I want to share an idea, a feeling, a fundamental which has been developing… most of the world’s religions and spiritual systems are flawed because they teach a hatred of the human, mortal form.

Why do we hate ourselves? To be more specific — why do we hate our human bodies? In an existential sense, not in the glance-at-the-mirror, “I hate the way I look,” sort of way. Why does every spiritual system regard our mortal form as something to be “cast off”, “transcended”, “surpassed” or left behind by some kind of soul or energetic body? Is it simply fear of death? The idea that our body will inevitably “betray” us?

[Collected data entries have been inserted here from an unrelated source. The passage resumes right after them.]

==> src/hw/rtl/tcw_pkg.sv <==
package tcw_pkg;

  localparam int COLUMNS_DEF = 80;
  localparam int ROWS_DEF    = 25;

  localparam int POS_W  = 11;
  localparam int CODE_W = 9;
  localparam int CELL_W = 16;
  localparam int ATTR_W = 8;
  localparam int BYTE_W = 8;

  localparam logic [ATTR_W-1:0] ATTR_RESET     = 8'h07;
  localparam logic [CODE_W-1:0] CODE_NEWLINE   = 9'h00A;
  localparam logic [CODE_W-1:0] CODE_BACKSPACE = 9'h100;
  localparam logic [BYTE_W-1:0] CHAR_SPACE     = 8'h20;

  localparam logic CMD_PUT  = 1'b0;
  localparam logic CMD_READ = 1'b1;

  typedef enum logic [6:0] {
    ST_CLEAR = 7'b0000001,
    ST_IDLE  = 7'b0000010,
    ST_READ  = 7'b0000100,
    ST_EXEC  = 7'b0001000,
    ST_COPY  = 7'b0010000,
    ST_ZERO  = 7'b0100000,
    ST_SPACE = 7'b1000000
  } tcw_state_t;

  // Controller to datapath
  typedef struct packed {
    logic clear;   // zero one cell of the reset sweep
    logic accept;  // capture the request, start the cell read
    logic rd_out;  // present the read result
    logic exec;    // move the cursor, write the character
    logic copy;    // move one cell up by a row
    logic zero;    // zero one cell of the last row
    logic space;   // write the space cell, present the put result
  } tcw_cmd_t;

  // Datapath to controller
  typedef struct packed {
    logic cnt_last_cell;
    logic cnt_copy_end;
    logic cnt_end;
    logic scroll;
  } tcw_sts_t;

endpackage

==> src/hw/rtl/tcw_ctrl.sv <==
module tcw_ctrl (
  input  logic               clk,
  input  logic               rst_n,
  input  logic               start,
  input  logic               in_cmd,
  input  tcw_pkg::tcw_sts_t  sts,
  output tcw_pkg::tcw_cmd_t  cmd,
  output logic               busy
);
  import tcw_pkg::*;

  tcw_state_t state_r, state_nxt;

  always_comb begin
    state_nxt = state_r;
    cmd       = '0;
    case (state_r)
      ST_CLEAR: begin
        cmd.clear = 1'b1;
        if (sts.cnt_last_cell) state_nxt = ST_IDLE;
      end
      ST_IDLE: begin
        if (start) begin
          cmd.accept = 1'b1;
          state_nxt  = (in_cmd == CMD_READ) ? ST_READ : ST_EXEC;
        end
      end
      ST_READ: begin
        cmd.rd_out = 1'b1;
        state_nxt  = ST_IDLE;
      end
      ST_EXEC: begin
        cmd.exec  = 1'b1;
        state_nxt = sts.scroll ? ST_COPY : ST_SPACE;
      end
      ST_COPY: begin
        cmd.copy = 1'b1;
        if (sts.cnt_copy_end) state_nxt = ST_ZERO;
      end
      ST_ZERO: begin
        cmd.zero = 1'b1;
        if (sts.cnt_end) state_nxt = ST_SPACE;
      end
      ST_SPACE: begin
        cmd.space = 1'b1;
        state_nxt = ST_IDLE;
      end
      default: begin
        state_nxt = ST_CLEAR;
      end
    endcase
  end

  always_ff @(posedge clk) begin
    if (!rst_n) begin
      state_r <= ST_CLEAR;
    end else begin
      state_r <= state_nxt;
    end
  end

  assign busy = (state_r != ST_IDLE);

endmodule

==> config.mk <==
export PLATFORM = sky130hd
export DESIGN_NAME = tcw_ctrl
export DESIGN_NICKNAME = d
export VERILOG_FILES = /design/src/hw/rtl/tcw_pkg.sv /design/src/hw/rtl/tcw_ctrl.sv
export SDC_FILE = /design/constraint.sdc
export NUM_CORES = 1
export LEC_CHECK = 0
export BUFFER_PORTS_ARGS = -buffer_cell sky130_fd_sc_hd__buf_2
export CAP_MARGIN = 25
export CORE_AREA = 2 2 39 41
export CTS_BUF_LIST = sky130_fd_sc_hd__clkbuf_2
export DETAILED_ROUTE_END_ITERATION = 16
export DIE_AREA = 0 0 41 43
export SETUP_SLACK_MARGIN = 0.15
export SLEW_MARGIN = 25
export SYNTH_ARGS = -nofsm -noshare
export SYNTH_HDL_FRONTEND = slang
export SYNTH_SLANG_ARGS = --single-unit
==> constraint.sdc <==
create_clock -name clk -period 1.55 [get_ports clk]
set_clock_uncertainty 0.15 [all_clocks]
set_input_delay 0.31 -clock clk [delete_from_list [all_inputs] [get_ports clk]]
set_output_delay 0.31 -clock clk [all_outputs]
set_load 0.05 [all_outputs]
==> Word-level counts from Yosys, hierarchy flattened <==
Cells that the tools add are included.
{ "totals": {"regBits": 7, "in_bits": 8, "wordCells": 30} }
{ "op_classes": {"eq_ne": 12, "mux": 15, "reduce_logical": 2} }
{ "ops": {"columns": ["cell", "n"], "rows": [
  ["7-bit case mux with 6 select lines", 1],
  ["7-bit 2-to-1 mux", 5],
  ["1-bit 2-to-1 mux", 8],
  ["2-bit inequality test (second input constant)", 4],
  ["7-bit by 1-bit == test with 1-bit output (second input constant)", 1],
  ["7-bit by 2-bit == test with 1-bit output (second input constant)", 1],
  ["7-bit by 3-bit == test with 1-bit output (second input constant)", 1],
  ["7-bit by 4-bit == test with 1-bit output (second input constant)", 1],
  ["7-bit by 5-bit == test with 1-bit output (second input constant)", 1],
  ["7-bit by 6-bit == test with 1-bit output (second input constant)", 1],
  ["7-bit == test (second input constant)", 1],
  ["7-bit by 2-bit inequality test with 1-bit output (second input constant)", 1],
  ["4-bit 2-to-1 mux", 1],
  ["4-bit AND reduction", 1],
  ["2-bit OR reduction", 1]
]} }

==> Depth between registers and ports, before layout <==
Gate-level depths: netlist (run 1).
{ "logic_depth": {"word_depth": 3, "mapped_depth": 5, "ltp_nobuf": 4} }

==> Worst setup path after synthesis (run 1) <==
Ideal clock, no wire load.
{ "synth_path": {"kind": "flip-flop to output port", "startpoint": "reg state_r[4]", "endpoint": "out cmd[5] (netlist name)", "t_arrival_ps": 2093, "required_time_ps": 1090, "setup_slack_ps": -1003, "stages_incl_launch_ff": 4, "cell_sequence": "dfxtp_1 > nor3_2 > nand4b_1 > nor2_1"} }
{ "synth_lines": {"columns": ["item", "line", "rtl"], "rows": [
  ["start, declared", "tcw_ctrl.sv:12", "tcw_state_t state_r, state_nxt;"],
  ["start signal, assigned", "tcw_ctrl.sv:58", "state_r <= state_nxt;"],
  ["end, declared", "tcw_ctrl.sv:7", "output tcw_pkg::tcw_cmd_t cmd,"]
]} }

==> qor.txt, run 1 <==
Syn_nets = 68
Detailed Route Iter0 Violations = 6
IO Pins = 16
Internal = 667 uW
Number of nets in the final layout = 105
Routed metal-1 wire length = 652 um
Netlist area before placement = 489 um2
Final-report setup violation count = 13
Wire length of the first global-routing pass = 2.57 mm
Antenna diode count = 0
Antenna violation net count after detailed routing = 0
Max-slew headroom = 73.8%
Worst hold slack = 92.4 ps
Period minus WS final = 1810 ps
Vertical extent of the die = 43 um
Cell leakage power = 0.000396 uW
Initial antenna violation count = 0
Bufs on Longest Clock Path = 2
Number of storage elements in the synthesis netlist = 7
Die Outline Area = 1760 um2
CTS clk-pin slew, worst paths = 90 ps
Status = finished, violations left
Violated checks = negative setup slack
TritonCTS Buffers = 3
Cell depth of the worst hold path = 2
Core Region = 1380 um2
Kind of end point of the critical path = output pin
Global-route usage over all layers = 22.4%
Largest vdd supply drop = 0.742 mV
Worst reg2reg endpoint = state_r[0]
Mean instance size in the synthesized netlist = 8.15 um2
Number of clock sinks = 7
Clock power frac = 11.6%
Largest net degree at the start of global routing = 8
Hold path start = in_cmd
Class of the tightest hold or removal check = in2reg
Final setup margin = -256 ps
Worst Path Required = 1090 ps
Setup slack of the worst register-to-register path = -110 ps
Switch share = 45.6%
HPWL after detailed placement = 1.02 mm
Area Growth Syn to Fin = 92.8%
Maximum level of the CTS H-tree = 1
Routed length per instance = 14.4 um
Cell depth of the worst flop-to-flop path = 7
Peak Freq = 554 MHz
Power density cells = 1300 nW/um2
TritonCTS clock tree = built
Via density = 5.43
Seq/Total Area, Yosys = 28.6%
Fraction of the cycle the final worst path needs = 117%
Crit Path Class = reg2out
Crit start category = flop
Uppermost metal layer occupied by signal nets = met4
Post-synth top area cell = sky130_fd_sc_hd__dfxtp_1
Share of Yosys cell area claimed by the top area cell type = 28.6%
Drt total wl = 1.62 mm
Number of global-route vias before repair = 586
Fraction of layout cells with a size suffix above 1 = 64.6%
Final Max Tran Viols = 0
Crit-path max FO = 3
Worst reg2reg path startpoint = state_r[4]
Combinational Power Share = 65.6%
RSZ-0062 raised after global routing = true
Insertion delay of the later-clocked pin in the worst-skew pair = 250 ps
CTS hold repair buffers = 0
Cell total after placement = 103
DRT Pass-1 Iters = 4
Dominant combinational cell family by area after synthesis = simple AND/OR/NAND/NOR gates
Grt total ovfl = 0
Warning count from the yosys run = 0
Drc violations = 0
Met2 WL post-DR = 869 um
Number of cell rows = 14
Post-synthesis share of cell area spent on and, or, nand and nor gates = 38.4%
Routed met3 length = 67 um
Effective utilization at floorplan = 35.4%
Gate count after technology mapping = 60
Post-synthesis xor/xnor area fraction = 3.58%
Multiplexer share of the synthesized area = 2.05%
MaxCap Viol Count = 0
End of the worst hold path = state_r[3]
Share of synthesized cell area in full adder, half adder and majority cells = 0%
Leading post-synthesis cells by cell area = sky130_fd_sc_hd__dfxtp_1, sky130_fd_sc_hd__o2bb2ai_4, sky130_fd_sc_hd__inv_1, sky130_fd_sc_hd__nor2_1, sky130_fd_sc_hd__nor3_2
Net switching power of the design = 560 uW
Most flops, register = state_r
Die Width = 41 um
Count of vias placed by the detailed router = 608
Final TNS setup = -2080 ps
Compound-gate portion of the synthesized area = 20.5%
Final hold vios = 0
Number of buffers inserted by port buffering = 15
Routability congestion estimate = 0.753
Number of standard cells in the layout, taps in and fillers out = 112
Worst-margin pin slew = 391 ps
Setup slack at placement = -145 ps
Flop pwr share = 22.8%
Flip-flop count of the largest register after layout = 7
Biggest regs = state_r: 7 flops
Cell chosen for the clock root = sky130_fd_sc_hd__clkbuf_2
Worst EP arrival = 1350 ps
Count of cell types in the netlist = 30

My Roman Catholic upbringing held all its usual unhealthy attitudes about sex, guilt, fear and the human body. Yet, oddly, there was one way Catholics respected the body — when it became a corpse. In what always struck me as a sort of gruesome zombie apocalypse scenario, the Church said there would be a mass, bodily resurrection at the end of time. This is why Catholics shouldn’t get cremated, you see — you deny the doctrine if you do. A twisted regard for our mortal form? More likely, a love of Doctrine.

For that is after death. In this life, for Catholics, your body is not your friend. There’s the whole prevalent idea of “Mortification of the Flesh” — “the ‘killing’ or subduing, especially through ascetic practices, of unruly or…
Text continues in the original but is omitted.